Katie Arnoldi (born February 24, 1959) is an American mainstream fiction writer and former bodybuilder. She has published three novels, Chemical Pink (Bloomsbury, 2001), The Wentworths (Overlook, 2008), and Point Dume (Overlook, 2010). Arnoldi lives in Southern California with her husband, the painter Charles Arnoldi, and their two children.

==Novels==
- Chemical Pink (2001)
- The Wentworths (2008)
- Point Dume (2010)
- Rose chimique roman

==Point Dume==
Part comedy of manners and part cautionary tale, Point Dume (named after the stunning coastal promontory in Malibu) tells the interlocking stories of disparate characters all bound by their connection to the land by the sea. There's Frank Bain, the nouveau-riche surfer with a giant vineyard that's blighting the landscape and an unhealthy attachment to his mistress, Ellis, the old-line Malibu free spirit who's caught between Frank and a drifter named Pablo Schwartz. "Ellis came from the service side of the counter," Arnoldi writes, "and Frank expected to be waited on."

Set in Mexico and Malibu, Point Dume explores the death of surf culture, the destruction of public land by cartel marijuana growers using pesticides and rodenticides, native and invasive species, and obsessive love.

==The Wentworths==
Seven years after publishing Chemical Pink, Arnoldi paints a searing portrait of wealthy Westside Los Angeles life, dramatizing the dysfunctionality of the modern American family, while examining how it actually is that people get so screwed up.

“Using multiple points of view, Arnoldi tackles the story of the Wentworth clan, each and every member of which is quickly unraveling. While tales of dysfunctional families abound, this one separates itself from the pack with concise prose, escalating tension, and wry humor.”

==Chemical Pink==
Set in the world of female bodybuilding, Chemical Pink is a story of obsession and the consequences of going too far to achieve your goals.

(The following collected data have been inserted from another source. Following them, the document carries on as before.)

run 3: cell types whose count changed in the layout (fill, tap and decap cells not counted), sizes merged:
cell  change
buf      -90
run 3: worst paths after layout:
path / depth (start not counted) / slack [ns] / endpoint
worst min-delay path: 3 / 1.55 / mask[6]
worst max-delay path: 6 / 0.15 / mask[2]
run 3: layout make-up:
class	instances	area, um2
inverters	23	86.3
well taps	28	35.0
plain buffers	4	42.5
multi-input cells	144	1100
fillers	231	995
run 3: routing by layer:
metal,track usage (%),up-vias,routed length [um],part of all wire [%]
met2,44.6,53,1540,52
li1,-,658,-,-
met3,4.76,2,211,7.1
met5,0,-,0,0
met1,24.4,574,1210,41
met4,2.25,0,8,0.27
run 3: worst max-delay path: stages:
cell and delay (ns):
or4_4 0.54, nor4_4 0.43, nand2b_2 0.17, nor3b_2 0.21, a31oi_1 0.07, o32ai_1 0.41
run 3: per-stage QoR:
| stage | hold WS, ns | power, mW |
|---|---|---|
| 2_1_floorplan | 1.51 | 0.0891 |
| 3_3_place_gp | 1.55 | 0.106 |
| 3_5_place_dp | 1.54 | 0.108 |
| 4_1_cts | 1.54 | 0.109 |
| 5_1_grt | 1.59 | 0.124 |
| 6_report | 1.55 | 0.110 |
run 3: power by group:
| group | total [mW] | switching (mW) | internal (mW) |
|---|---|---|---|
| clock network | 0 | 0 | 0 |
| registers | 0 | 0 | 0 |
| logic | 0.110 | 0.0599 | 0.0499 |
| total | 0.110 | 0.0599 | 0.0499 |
<file path="src/rtl/core/ordered_unique_key_list_top_assert.svh">
// Assertion macros for the ordered key list.
`ifndef ORDERED_UNIQUE_KEY_LIST_TOP_ASSERT_SVH
`define ORDERED_UNIQUE_KEY_LIST_TOP_ASSERT_SVH

// Same-cycle implication.
`define OUKL_ASSERT_NOW(lbl, clk, rst_n, ante, cons) \
  lbl: assert property (@(posedge clk) disable iff (!rst_n) (ante) |-> (cons)) \
    else $error("oukl assertion failed");

// Next-cycle implication.
`define OUKL_ASSERT_NEXT(lbl, clk, rst_n, ante, cons) \
  lbl: assert property (@(posedge clk) disable iff (!rst_n) (ante) |=> (cons)) \
    else $error("oukl assertion failed");

`endif

</file>
<file path="src/rtl/core/oukl_pkg.sv">
package oukl_pkg;

  localparam int DEPTH = 64;
  localparam int IDX_W = $clog2(DEPTH);
  localparam int CNT_W = $clog2(DEPTH + 1);
  localparam int KEY_W = 32;
  localparam int CMD_W = 3;
  localparam int ST_W  = 3;
  localparam int POS_W = 7;

  localparam logic [CMD_W-1:0] CMD_ADD    = 3'd0;
  localparam logic [CMD_W-1:0] CMD_DELETE = 3'd1;
  localparam logic [CMD_W-1:0] CMD_INSERT = 3'd2;
  localparam logic [CMD_W-1:0] CMD_SEARCH = 3'd3;
  localparam logic [CMD_W-1:0] CMD_UPDATE = 3'd4;
  localparam logic [CMD_W-1:0] CMD_DUMP   = 3'd5;

  localparam logic [ST_W-1:0] ST_OK      = 3'd0;
  localparam logic [ST_W-1:0] ST_DUP     = 3'd1;
  localparam logic [ST_W-1:0] ST_MISSING = 3'd2;
  localparam logic [ST_W-1:0] ST_FULL    = 3'd3;
  localparam logic [ST_W-1:0] ST_BADPOS  = 3'd4;

  localparam logic [1:0] CELL_HOLD  = 2'd0;
  localparam logic [1:0] CELL_WRITE = 2'd1;
  localparam logic [1:0] CELL_SHR   = 2'd2;
  localparam logic [1:0] CELL_SHL   = 2'd3;

  typedef struct packed {
    logic [1:0]       op;
    logic [IDX_W-1:0] idx;
    logic [KEY_W-1:0] data;
  } cell_ctl_t;

endpackage

</file>
<file path="src/rtl/core/oukl_cell.sv">
module oukl_cell (
  input  logic                          clk,
  input  logic [oukl_pkg::IDX_W-1:0]    cell_idx,
  input  logic [oukl_pkg::CNT_W-1:0]    count,
  input  logic [oukl_pkg::KEY_W-1:0]    key,
  input  oukl_pkg::cell_ctl_t           ctl,
  input  logic [oukl_pkg::KEY_W-1:0]    prev_val,
  input  logic [oukl_pkg::KEY_W-1:0]    next_val,
  output logic [oukl_pkg::KEY_W-1:0]    val,
  output logic                          match
);

  logic [oukl_pkg::KEY_W-1:0] val_r;
  logic [oukl_pkg::KEY_W-1:0] val_nxt;
  logic                       in_use;

  assign in_use = {1'b0, cell_idx} < count;
  assign match  = in_use && (val_r == key);
  assign val    = val_r;

  always_comb begin
    val_nxt = val_r;
    unique case (ctl.op)
      oukl_pkg::CELL_WRITE: begin
        if (cell_idx == ctl.idx) val_nxt = ctl.data;
      end
      oukl_pkg::CELL_SHR: begin
        if (cell_idx > ctl.idx) val_nxt = prev_val;
        else if (cell_idx == ctl.idx) val_nxt = ctl.data;
      end
      oukl_pkg::CELL_SHL: begin
        if (cell_idx >= ctl.idx) val_nxt = next_val;
      end
      default: ;
    endcase
  end

  always_ff @(posedge clk) begin
    val_r <= val_nxt;
  end

endmodule

</file>
### config.mk
export PLATFORM = sky130hd
export DESIGN_NAME = oukl_prio
export DESIGN_NICKNAME = d
export VERILOG_FILES = /design/src/rtl/core/ordered_unique_key_list_top_assert.svh /design/src/rtl/core/oukl_pkg.sv /design/src/rtl/core/oukl_prio.sv
export SDC_FILE = /design/constraint.sdc
export NUM_CORES = 1
export LEC_CHECK = 0
export BUFFER_PORTS_ARGS = -buffer_cell sky130_fd_sc_hd__buf_4
export CAP_MARGIN = 0
export CORE_ASPECT_RATIO = 1.5
export CORE_MARGIN = 1
export CORE_UTILIZATION = 40
export DETAILED_ROUTE_END_ITERATION = 6
export PLACE_DENSITY = 0.93
export SLEW_MARGIN = 20
export SYNTH_ARGS = -nofsm -noshare
export SYNTH_HDL_FRONTEND = slang
export SYNTH_SLANG_ARGS = --single-unit
### constraint.sdc
create_clock -name vclk -period 1.59
set_input_delay 0 -clock vclk [all_inputs]
set_output_delay 0 -clock vclk [all_outputs]
set_load 0.005 [all_outputs]
### src/rtl/core/ordered_unique_key_list_top_assert.svh
// Assertion macros for the ordered key list.
`ifndef ORDERED_UNIQUE_KEY_LIST_TOP_ASSERT_SVH
`define ORDERED_UNIQUE_KEY_LIST_TOP_ASSERT_SVH

// Same-cycle implication.
`define OUKL_ASSERT_NOW(lbl, clk, rst_n, ante, cons) \
  lbl: assert property (@(posedge clk) disable iff (!rst_n) (ante) |-> (cons)) \
    else $error("oukl assertion failed");

// Next-cycle implication.
`define OUKL_ASSERT_NEXT(lbl, clk, rst_n, ante, cons) \
  lbl: assert property (@(posedge clk) disable iff (!rst_n) (ante) |=> (cons)) \
    else $error("oukl assertion failed");

`endif

### src/rtl/core/oukl_pkg.sv
package oukl_pkg;

  localparam int DEPTH = 64;
  localparam int IDX_W = $clog2(DEPTH);
  localparam int CNT_W = $clog2(DEPTH + 1);
  localparam int KEY_W = 32;
  localparam int CMD_W = 3;
  localparam int ST_W  = 3;
  localparam int POS_W = 7;

  localparam logic [CMD_W-1:0] CMD_ADD    = 3'd0;
  localparam logic [CMD_W-1:0] CMD_DELETE = 3'd1;
  localparam logic [CMD_W-1:0] CMD_INSERT = 3'd2;
  localparam logic [CMD_W-1:0] CMD_SEARCH = 3'd3;
  localparam logic [CMD_W-1:0] CMD_UPDATE = 3'd4;
  localparam logic [CMD_W-1:0] CMD_DUMP   = 3'd5;

  localparam logic [ST_W-1:0] ST_OK      = 3'd0;
  localparam logic [ST_W-1:0] ST_DUP     = 3'd1;
  localparam logic [ST_W-1:0] ST_MISSING = 3'd2;
  localparam logic [ST_W-1:0] ST_FULL    = 3'd3;
  localparam logic [ST_W-1:0] ST_BADPOS  = 3'd4;

  localparam logic [1:0] CELL_HOLD  = 2'd0;
  localparam logic [1:0] CELL_WRITE = 2'd1;
  localparam logic [1:0] CELL_SHR   = 2'd2;
  localparam logic [1:0] CELL_SHL   = 2'd3;

  typedef struct packed {
    logic [1:0]       op;
    logic [IDX_W-1:0] idx;
    logic [KEY_W-1:0] data;
  } cell_ctl_t;

endpackage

Amateur bodybuilder Aurora Johnson is vacationing in sunny California. While working out at the gym, she meets Charles Worthington, a wealthy eccentric with a passion for up-and-coming bodybuilders, a passion that surpasses the sport and veers towards the kinky. Aurora, thrilled to have found a “sponsor,” willingly surrenders her life to Charles. Under his tutelage, she begins an intense training program—regular workouts with a trainer, special high protein meals, and even muscle-enhancing drugs—all the while putting up with Charles’ sexual games.